La lezione delle elezioni

Un numero grandissimo di elettori non ha più fiducia nelle proposte tradizionali della politica italiana. Il centrodestra perde la metà dei voti, il centrosinistra quasi un terzo, UDC e IDV spariscono.

La fuga dal centrodestra non sorprende, piuttosto che ancora più di un quarto degli elettori continui a votarli. A parte lo zoccolo duro di fans incondizionati e quelli che si bevono i pretesti e le incredibili promesse, ci sono ancora molti che temono un governo di sinistra, associato all’idea di più tasse, più spesa, più politica, più crisi.

Il centrosinistra non solo non attrae nessuno tra i milioni in fuga dalla destra, ma perde anche una fetta enorme dei propri elettori. Evidentemente anche a sinistra la vecchia politica (anche la propria) comincia a essere vista più come un problema che una soluzione.

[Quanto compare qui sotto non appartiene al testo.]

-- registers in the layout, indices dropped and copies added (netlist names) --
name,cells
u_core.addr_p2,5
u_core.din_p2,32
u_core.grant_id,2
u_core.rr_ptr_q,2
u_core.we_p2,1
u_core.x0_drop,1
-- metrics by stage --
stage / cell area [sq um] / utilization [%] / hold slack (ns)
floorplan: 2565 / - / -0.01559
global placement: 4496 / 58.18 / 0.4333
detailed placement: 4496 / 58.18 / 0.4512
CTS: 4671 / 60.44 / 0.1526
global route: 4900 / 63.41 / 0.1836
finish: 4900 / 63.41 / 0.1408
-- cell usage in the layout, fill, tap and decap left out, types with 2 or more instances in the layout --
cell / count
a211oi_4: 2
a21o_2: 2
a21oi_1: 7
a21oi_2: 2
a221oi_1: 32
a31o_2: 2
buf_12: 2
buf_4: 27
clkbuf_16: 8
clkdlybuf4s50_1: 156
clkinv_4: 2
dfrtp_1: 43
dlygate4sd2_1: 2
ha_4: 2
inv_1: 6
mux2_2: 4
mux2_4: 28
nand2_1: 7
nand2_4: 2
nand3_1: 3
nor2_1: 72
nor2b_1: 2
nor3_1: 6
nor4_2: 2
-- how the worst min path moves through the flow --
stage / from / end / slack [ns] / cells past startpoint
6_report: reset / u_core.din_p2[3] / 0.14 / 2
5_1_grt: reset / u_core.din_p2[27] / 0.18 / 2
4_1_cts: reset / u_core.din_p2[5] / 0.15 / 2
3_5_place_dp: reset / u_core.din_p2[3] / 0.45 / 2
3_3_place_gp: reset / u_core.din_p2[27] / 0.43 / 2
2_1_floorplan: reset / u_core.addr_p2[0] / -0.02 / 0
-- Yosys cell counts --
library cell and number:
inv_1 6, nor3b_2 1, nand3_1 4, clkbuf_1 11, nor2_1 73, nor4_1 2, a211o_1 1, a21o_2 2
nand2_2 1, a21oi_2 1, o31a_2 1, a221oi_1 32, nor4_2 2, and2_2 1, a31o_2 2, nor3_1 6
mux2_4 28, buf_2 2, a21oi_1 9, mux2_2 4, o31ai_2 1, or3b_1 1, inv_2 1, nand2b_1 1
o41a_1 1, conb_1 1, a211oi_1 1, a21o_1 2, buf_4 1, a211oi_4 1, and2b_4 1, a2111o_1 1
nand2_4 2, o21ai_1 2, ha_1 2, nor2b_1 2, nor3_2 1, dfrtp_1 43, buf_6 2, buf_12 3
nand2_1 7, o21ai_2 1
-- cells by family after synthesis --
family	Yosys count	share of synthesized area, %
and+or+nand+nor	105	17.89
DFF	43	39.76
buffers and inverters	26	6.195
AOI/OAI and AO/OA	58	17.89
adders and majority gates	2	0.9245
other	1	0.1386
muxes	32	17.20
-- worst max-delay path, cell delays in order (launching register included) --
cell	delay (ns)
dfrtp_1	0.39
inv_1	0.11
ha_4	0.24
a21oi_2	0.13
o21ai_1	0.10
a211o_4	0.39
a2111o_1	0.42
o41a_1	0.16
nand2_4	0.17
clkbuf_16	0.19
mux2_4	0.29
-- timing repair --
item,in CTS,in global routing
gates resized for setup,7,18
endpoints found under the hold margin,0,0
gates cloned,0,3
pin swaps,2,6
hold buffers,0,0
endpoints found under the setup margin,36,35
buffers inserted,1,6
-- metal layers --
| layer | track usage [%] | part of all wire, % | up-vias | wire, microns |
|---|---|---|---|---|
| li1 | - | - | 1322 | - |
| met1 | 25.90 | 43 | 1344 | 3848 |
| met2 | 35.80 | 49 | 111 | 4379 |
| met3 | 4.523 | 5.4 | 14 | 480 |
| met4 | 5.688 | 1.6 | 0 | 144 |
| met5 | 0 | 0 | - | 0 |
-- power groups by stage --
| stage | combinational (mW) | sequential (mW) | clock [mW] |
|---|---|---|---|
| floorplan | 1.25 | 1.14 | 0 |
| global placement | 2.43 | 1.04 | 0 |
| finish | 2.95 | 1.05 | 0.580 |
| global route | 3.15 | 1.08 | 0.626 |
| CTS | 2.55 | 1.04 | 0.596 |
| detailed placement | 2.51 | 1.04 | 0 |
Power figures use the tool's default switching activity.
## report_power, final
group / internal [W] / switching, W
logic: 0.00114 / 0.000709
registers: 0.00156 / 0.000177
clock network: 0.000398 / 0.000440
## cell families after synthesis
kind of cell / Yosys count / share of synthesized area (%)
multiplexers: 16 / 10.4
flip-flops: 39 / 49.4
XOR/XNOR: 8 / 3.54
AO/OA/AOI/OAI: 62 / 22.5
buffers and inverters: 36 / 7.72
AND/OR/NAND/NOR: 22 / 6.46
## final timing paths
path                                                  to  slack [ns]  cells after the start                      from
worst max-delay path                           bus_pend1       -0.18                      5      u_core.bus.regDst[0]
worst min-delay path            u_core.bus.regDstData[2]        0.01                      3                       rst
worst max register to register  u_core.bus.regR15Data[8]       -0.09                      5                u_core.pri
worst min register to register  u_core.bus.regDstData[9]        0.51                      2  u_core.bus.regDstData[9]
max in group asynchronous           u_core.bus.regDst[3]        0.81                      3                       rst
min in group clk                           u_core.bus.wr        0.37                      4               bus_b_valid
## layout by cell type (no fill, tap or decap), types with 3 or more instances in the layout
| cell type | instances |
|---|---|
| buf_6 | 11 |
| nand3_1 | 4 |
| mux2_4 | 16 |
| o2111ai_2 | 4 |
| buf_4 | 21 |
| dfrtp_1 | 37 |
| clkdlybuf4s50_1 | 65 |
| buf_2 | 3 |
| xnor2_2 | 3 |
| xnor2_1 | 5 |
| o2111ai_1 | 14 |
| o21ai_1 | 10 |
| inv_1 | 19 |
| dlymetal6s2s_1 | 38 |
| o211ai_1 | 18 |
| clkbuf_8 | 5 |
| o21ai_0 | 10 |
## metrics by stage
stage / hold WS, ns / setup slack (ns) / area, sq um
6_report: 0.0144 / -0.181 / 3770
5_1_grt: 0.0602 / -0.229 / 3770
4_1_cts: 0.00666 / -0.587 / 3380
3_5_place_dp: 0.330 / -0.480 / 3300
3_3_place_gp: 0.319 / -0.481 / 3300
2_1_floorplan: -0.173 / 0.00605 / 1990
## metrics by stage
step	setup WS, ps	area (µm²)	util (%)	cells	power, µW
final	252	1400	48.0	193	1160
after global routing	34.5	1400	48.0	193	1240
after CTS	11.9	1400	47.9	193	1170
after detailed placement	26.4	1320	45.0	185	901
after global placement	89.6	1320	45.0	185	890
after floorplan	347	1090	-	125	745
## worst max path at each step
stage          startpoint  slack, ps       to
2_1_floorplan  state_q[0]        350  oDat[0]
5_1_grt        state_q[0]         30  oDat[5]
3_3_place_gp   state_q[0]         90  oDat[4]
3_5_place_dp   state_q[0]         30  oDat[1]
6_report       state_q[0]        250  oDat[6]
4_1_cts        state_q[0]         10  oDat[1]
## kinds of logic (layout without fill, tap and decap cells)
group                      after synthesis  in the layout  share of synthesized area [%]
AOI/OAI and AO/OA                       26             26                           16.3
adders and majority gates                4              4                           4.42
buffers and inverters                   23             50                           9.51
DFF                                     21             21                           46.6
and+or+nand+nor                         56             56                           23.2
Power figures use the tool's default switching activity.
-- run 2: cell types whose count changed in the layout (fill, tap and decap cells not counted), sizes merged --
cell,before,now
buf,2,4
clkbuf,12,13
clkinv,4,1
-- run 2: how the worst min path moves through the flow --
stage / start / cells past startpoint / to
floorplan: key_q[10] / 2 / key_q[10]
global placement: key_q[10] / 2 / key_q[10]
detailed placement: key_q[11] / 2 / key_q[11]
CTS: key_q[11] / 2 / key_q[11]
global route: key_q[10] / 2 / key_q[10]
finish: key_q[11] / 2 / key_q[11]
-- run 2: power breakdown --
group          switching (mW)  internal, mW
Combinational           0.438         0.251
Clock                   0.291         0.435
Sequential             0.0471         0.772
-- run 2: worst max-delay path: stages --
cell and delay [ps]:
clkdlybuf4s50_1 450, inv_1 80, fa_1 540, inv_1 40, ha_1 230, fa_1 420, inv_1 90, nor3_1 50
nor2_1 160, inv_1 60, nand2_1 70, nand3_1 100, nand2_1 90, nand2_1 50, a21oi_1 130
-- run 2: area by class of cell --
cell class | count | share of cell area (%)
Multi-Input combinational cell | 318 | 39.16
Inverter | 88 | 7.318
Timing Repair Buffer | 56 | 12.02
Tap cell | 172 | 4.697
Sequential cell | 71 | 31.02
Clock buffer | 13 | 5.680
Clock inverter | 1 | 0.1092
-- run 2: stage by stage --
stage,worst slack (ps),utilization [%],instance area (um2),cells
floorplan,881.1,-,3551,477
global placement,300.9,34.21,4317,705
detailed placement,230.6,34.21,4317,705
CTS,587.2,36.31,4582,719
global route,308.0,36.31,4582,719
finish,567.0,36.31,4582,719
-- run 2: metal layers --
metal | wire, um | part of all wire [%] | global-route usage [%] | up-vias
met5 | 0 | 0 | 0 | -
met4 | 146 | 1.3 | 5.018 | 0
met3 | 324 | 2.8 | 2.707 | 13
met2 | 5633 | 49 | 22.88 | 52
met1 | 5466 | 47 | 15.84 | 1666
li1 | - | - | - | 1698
### src/rtl/maxpool_stream_if.sv
// maxpool_stream_if: control, sample and pooled-result signals of the max-pool stage.
// master drives frame start and samples; slave is the pooling engine.
interface maxpool_stream_if #(
  parameter int unsigned DATA_SIZE = 16,
  parameter int unsigned IN_W      = 8,
  parameter int unsigned IN_H      = 8,
  parameter int unsigned CHANNELS  = 16
);
  localparam int unsigned OROW_W = (IN_H / 2 > 1) ? $clog2(IN_H / 2) : 1;
  localparam int unsigned OCOL_W = (IN_W / 2 > 1) ? $clog2(IN_W / 2) : 1;
  localparam int unsigned CH_W   = (CHANNELS > 1) ? $clog2(CHANNELS) : 1;

  logic                        pool_en;
  logic                        in_valid;
  logic signed [DATA_SIZE-1:0] in_data;
  logic                        out_valid;
  logic signed [DATA_SIZE-1:0] out_data;
  logic [OROW_W-1:0]           out_row;
  logic [OCOL_W-1:0]           out_col;
  logic [CH_W-1:0]             out_ch;
  logic                        busy;
  logic                        pool_finish;

  modport master (
    output pool_en, in_valid, in_data,
    input  out_valid, out_data, out_row, out_col, out_ch, busy, pool_finish
  );

  modport slave (
    input  pool_en, in_valid, in_data,
    output out_valid, out_data, out_row, out_col, out_ch, busy, pool_finish
  );
endinterface

### src/rtl/maxpool_stream.sv
// maxpool_stream: 2x2 stride-2 signed max pooling over a channel-major raster stream.
// Define MAXPOOL_RELU_EN to clamp negative input samples to zero before pooling.
module maxpool_stream #(
  parameter int unsigned DATA_SIZE = 16,
  parameter int unsigned IN_W      = 8,
  parameter int unsigned IN_H      = 8,
  parameter int unsigned CHANNELS  = 16
) (
  input logic             clk,
  input logic             rst,
  maxpool_stream_if.slave bus
);
  localparam int unsigned COL_CW   = $clog2(IN_W);
  localparam int unsigned ROW_CW   = $clog2(IN_H);
  localparam int unsigned CH_CW    = (CHANNELS > 1) ? $clog2(CHANNELS) : 1;
  localparam int unsigned OROW_W   = (IN_H / 2 > 1) ? $clog2(IN_H / 2) : 1;
  localparam int unsigned OCOL_W   = (IN_W / 2 > 1) ? $clog2(IN_W / 2) : 1;
  localparam int unsigned LB_DEPTH = IN_W / 2;

  typedef enum logic [0:0] {
    IDLE = 1'b0,
    RUN  = 1'b1
  } state_t;

  state_t state, state_nxt;

  logic [COL_CW-1:0] col;
  logic [ROW_CW-1:0] row;
  logic [CH_CW-1:0]  ch;

  logic accept_c, start_c, complete_c, last_c;
  logic col_last_c, row_last_c, ch_last_c;
  logic [OCOL_W-1:0] lb_idx_c;

  logic signed [DATA_SIZE-1:0] x_c, hold, pair_max_c, lb_rd_c, result_c;
  logic signed [DATA_SIZE-1:0] linebuf [LB_DEPTH];

  // Position decode for the sample on the bus this cycle
  always_comb begin
    accept_c   = (state == RUN) && bus.in_valid;
    start_c    = (state == IDLE) && bus.pool_en;
    col_last_c = (col == COL_CW'(IN_W - 1));
    row_last_c = (row == ROW_CW'(IN_H - 1));
    ch_last_c  = (ch == CH_CW'(CHANNELS - 1));
    complete_c = accept_c && col[0] && row[0];
    last_c     = accept_c && col_last_c && row_last_c && ch_last_c;
    lb_idx_c   = OCOL_W'(col >> 1);
  end

`ifdef MAXPOOL_RELU_EN
  assign x_c = bus.in_data[DATA_SIZE-1] ? '0 : bus.in_data;
`else
  assign x_c = bus.in_data;
`endif

  // Horizontal pair max, then vertical max against the stored even-row pair
  assign pair_max_c = (x_c > hold) ? x_c : hold;
  assign lb_rd_c    = linebuf[lb_idx_c];
  assign result_c   = (lb_rd_c > pair_max_c) ? lb_rd_c : pair_max_c;

  always_ff @(posedge clk) begin
    if (rst) begin
      state <= IDLE;
    end else begin
      state <= state_nxt;
    end
  end

  always_comb begin
    state_nxt = state;
    unique case (state)
      IDLE:    if (bus.pool_en) state_nxt = RUN;
      RUN:     if (last_c)      state_nxt = IDLE;
      default: state_nxt = IDLE;
    endcase
  end

  // Raster position counters: col -> row -> channel
  always_ff @(posedge clk) begin
    if (rst || start_c) begin
      col <= '0;
      row <= '0;
      ch  <= '0;
    end else if (accept_c) begin
      if (col_last_c) begin
        col <= '0;
        if (row_last_c) begin
          row <= '0;
          ch  <= ch_last_c ? '0 : ch + CH_CW'(1);
        end else begin
          row <= row + ROW_CW'(1);
        end
      end else begin
        col <= col + COL_CW'(1);
      end
    end
  end

  // Pooling storage is fully rewritten before use in every frame, so it carries no reset
  always_ff @(posedge clk) begin
    if (accept_c && !col[0]) begin
      hold <= x_c;
    end
    if (accept_c && col[0] && !row[0]) begin
      linebuf[lb_idx_c] <= pair_max_c;
    end
  end

  always_ff @(posedge clk) begin
    if (rst) begin
      bus.out_valid   <= 1'b0;
      bus.out_data    <= '0;
      bus.out_row     <= '0;
      bus.out_col     <= '0;
      bus.out_ch      <= '0;
      bus.busy        <= 1'b0;
      bus.pool_finish <= 1'b0;
    end else begin
      bus.out_valid   <= complete_c;
      bus.pool_finish <= last_c;
      bus.busy        <= (state_nxt == RUN);
      if (complete_c) begin
        bus.out_data <= result_c;
        bus.out_row  <= OROW_W'(row >> 1);
        bus.out_col  <= lb_idx_c;
        bus.out_ch   <= ch;
      end
    end
  end
endmodule

### src/flat_wrapper.sv
// flat-port wrapper written by rule: the top's interface ports become plain ports
module maxpool_stream_flat 
#(
  parameter int unsigned DATA_SIZE = 16,
  parameter int unsigned IN_W      = 8,
  parameter int unsigned IN_H      = 8,
  parameter int unsigned CHANNELS  = 16
)
  (clk, rst, bus_pool_en, bus_in_valid, bus_in_data, bus_out_valid, bus_out_data, bus_out_row, bus_out_col, bus_out_ch, bus_busy, bus_pool_finish);
  maxpool_stream_if #(.DATA_SIZE(DATA_SIZE), .IN_W(IN_W), .IN_H(IN_H), .CHANNELS(CHANNELS)) bus_i ();
  input logic clk;
  input logic rst;
  input wire logic [$bits(bus_i.pool_en)-1:0] bus_pool_en;
  input wire logic [$bits(bus_i.in_valid)-1:0] bus_in_valid;
  input wire logic [$bits(bus_i.in_data)-1:0] bus_in_data;
  output wire logic [$bits(bus_i.out_valid)-1:0] bus_out_valid;
  output wire logic [$bits(bus_i.out_data)-1:0] bus_out_data;
  output wire logic [$bits(bus_i.out_row)-1:0] bus_out_row;
  output wire logic [$bits(bus_i.out_col)-1:0] bus_out_col;
  output wire logic [$bits(bus_i.out_ch)-1:0] bus_out_ch;
  output wire logic [$bits(bus_i.busy)-1:0] bus_busy;
  output wire logic [$bits(bus_i.pool_finish)-1:0] bus_pool_finish;
  assign bus_i.pool_en = bus_pool_en;
  assign bus_i.in_valid = bus_in_valid;
  assign bus_i.in_data = bus_in_data;
  assign bus_out_valid = bus_i.out_valid;
  assign bus_out_data = bus_i.out_data;
  assign bus_out_row = bus_i.out_row;
  assign bus_out_col = bus_i.out_col;
  assign bus_out_ch = bus_i.out_ch;
  assign bus_busy = bus_i.busy;
  assign bus_pool_finish = bus_i.pool_finish;
  maxpool_stream #(.DATA_SIZE(DATA_SIZE), .IN_W(IN_W), .IN_H(IN_H), .CHANNELS(CHANNELS)) u_core (.clk(clk), .rst(rst), .bus(bus_i));
endmodule
### config.mk
export PLATFORM = sky130hd
export DESIGN_NAME = maxpool_stream_flat
export DESIGN_NICKNAME = d
export VERILOG_FILES = /design/src/rtl/maxpool_stream_if.sv /design/src/rtl/maxpool_stream.sv /design/src/flat_wrapper.sv
export SDC_FILE = /design/constraint.sdc
export NUM_CORES = 1
export LEC_CHECK = 0
export ABC_AREA = 0
export CAP_MARGIN = 0
export CELL_PAD_IN_SITES_DETAIL_PLACEMENT = 1
export CELL_PAD_IN_SITES_GLOBAL_PLACEMENT = 1
export CORE_MARGIN = 2
export CORE_UTILIZATION = 51
export DETAILED_ROUTE_END_ITERATION = 7
export GPL_TIMING_DRIVEN = 1
export PLACE_DENSITY = 0.94
export SLEW_MARGIN = 20
export SYNTH_ARGS = -nofsm -noshare
export SYNTH_HDL_FRONTEND = slang
export SYNTH_SLANG_ARGS = --single-unit
### constraint.sdc
create_clock -name clk -period 8.7 [get_ports clk]
set_input_delay 2.175 -clock clk [delete_from_list [all_inputs] [get_ports clk]]
set_output_delay 2.175 -clock clk [all_outputs]
set_load 0.1 [all_outputs]
Yosys cells after proc, flatten, opt, wreduce, memory -nomap -nowiden
Memory sizes are Yosys's and may differ from the RTL's. A register that Yosys moved wholly into a read port is not among the register bits.
Cells that the tools add are included.
{ "word_totals": {"ram_bits": 64, "input_bits": 20, "wordCells": 47, "output_inout_bits": 27, "mem_count": 1, "ff_bits": 53} }
{ "classes": {"eq_ne": 3, "n_reduce_logical": 14, "n_mux": 12, "n_addsub": 3, "order_cmp": 2, "bitwise_logic": 1} }
{ "memory_table": {"columns": ["name", "depth", "width", "read_ports", "rd_clocked_by_memory_dff", "write_ports", "line", "rtl"], "rows": [
  ["u_core.linebuf", 4, 16, 1, 1, 1, "maxpool_stream.sv:36", "logic signed [DATA_SIZE-1:0] linebuf [LB_DEPTH];"]
]} }
{ "ops": {"columns": ["cell", "count"], "rows": [
  ["> comparator 16 bit", 2],
  ["two-way mux 16 bit", 2],
  ["logical AND 1 bit", 9],
  ["adder 3 x 1 -> 3 bit (second input constant)", 2],
  ["equality test 3 bit (second input constant)", 2],
  ["two-way mux 3 bit", 2],
  ["adder 4 x 1 -> 4 bit (second input constant)", 1],
  ["equality test 4 bit (second input constant)", 1],
  ["two-way mux 1 bit", 4],
  ["two-way mux 2 bit", 2],
  ["two-way mux 4 bit", 1],
  ["AND reduction 3 bit", 1],
  ["zero test 1 bit", 2],
  ["one-hot mux 1 bit (2 select lines)", 1],
  ["AND reduction 2 bit", 1],
  ["logical OR 1 bit", 1],
  ["inverter 1 bit", 1]
]} }

Depth between registers and ports, before layout
{ "logic_depth": {"depth_word": 6, "depth_mapped": 19, "depth_no_buf": 17} }

Worst setup path after synthesis
OpenSTA, ideal clock, no wires.
{ "synth_timing": {"path_kind": "input to register", "from": "input bus_in_data[11]", "to": "register u_core.bus.out_data[10]", "slack_ns": 2.485, "path_stages": 16, "setup_time_ns": 0.119, "n_path_buf": 3, "t_arrival_ns": 6.096, "t_required_ns": 8.581, "cell_sequence": "ha_1 nand4_1 or4_4 o211ai_2 mux2i_2 buf_6 mux2i_1 ha_1 nand4_1 or4_1 a21oi_1 nor4_1 or3_1 clkbuf_1 buf_6 o221a_2"} }
{ "synth_via": {"elab_chain_len": 4} }
{ "synth_rtl": {"columns": ["item", "line", "rtl"], "rows": [
  ["from (decl)", "flat_wrapper.sv:15", "input wire logic [$bits(bus_i.in_data)-1:0] bus_in_data;"],
  ["> comparator 16 bit", "maxpool_stream.sv:57", "assign pair_max_c = (x_c > hold) ? x_c : hold;"],
  ["two-way mux 16 bit *", "maxpool_stream.sv:57", null],
  ["> comparator 16 bit", "maxpool_stream.sv:59", "assign result_c = (lb_rd_c > pair_max_c) ? lb_rd_c : pair_max_c;"],
  ["two-way mux 16 bit *", "maxpool_stream.sv:59", null],
  ["to (signal assigned)", "maxpool_stream.sv:123", "bus.out_data <= result_c;"],
  ["to (decl)", "maxpool_stream_if.sv:31", "output out_valid, out_data, out_row, out_col, out_ch, busy, pool_finish"]
]} }
Every way passes the cells marked *; elsewhere a longest branch is shown, timed or not.
A chain may end at the register's enable or synchronous reset.

Final worst setup path
{ "layout_timing": {"from": "input bus_in_data[15]", "to": "register u_core.bus.out_data[2]"} }
{ "layout_via": {"elab_chain_len": 4} }
{ "layout_rtl": {"columns": ["item", "line", "rtl"], "rows": [
  ["> comparator 16 bit", "maxpool_stream.sv:57", null],
  ["two-way mux 16 bit", "maxpool_stream.sv:57", null],
  ["via u_core.pair_max_c[12]", "maxpool_stream.sv:35", "logic signed [DATA_SIZE-1:0] x_c, hold, pair_max_c, lb_rd_c, result_c;"],
  ["> comparator 16 bit", "maxpool_stream.sv:59", null],
  ["two-way mux 16 bit", "maxpool_stream.sv:59", null]
]} }
The timed path passes the listed nets, and every way through them passes these cells.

Il Movimento 5 Stelle canalizza l’insoddisfazione, ma si trova poi di fronte alle sue contraddizioni: la scarsa democraticità, la confusione di idee e l’assenza di un progetto politico. Andati lì per fare opposizione, si trovano impreparati ad assumersi responsabilità di governo.

Un altro fatto: gli elettori convergono sui grandi partiti, a scapito dei piccoli, che dentro o fuori dalle coalizioni, quasi spariscono.

E infine la riprova che questa legge elettorale e questa forma di governo non sono in grado di garantire né governabilità né alternanza.

E ora? Di tornare a votare subito con lo stesso sistema non vedo proprio il senso. Ci si inventi almeno un governo per sei mesi o un anno e si approfitti il tempo per fare alcune essenziali riforme politiche: cambiare la legge elettorale, la forma di governo, il Senato, ridurre il peso e l’opacità della politica, avviare qualche riforma economica sotto il segno dell’efficienza e dell’equità.

E poi? Da dove verrà il nuovo? La destra è bloccata da Berlusconi, il centro di Monti non ne ha le forze, il M5S è bloccato da Grillo. Il centrosinistra? Si può solo sperare che il brutto colpo faccia saltare il tappo e la rottamazione di idee e personale la facciano sul serio, stavolta. L’unico che può riaprire i giochi per le prossime non lontane elezioni è Renzi, se glielo lasciano fare, lanciando un’offerta politica nuova a tutto campo, con proposte convincenti che raccolgano il consenso di tanti, a sinistra, al centro, a destra e fuori, che vogliono cambiare ma non sanno come.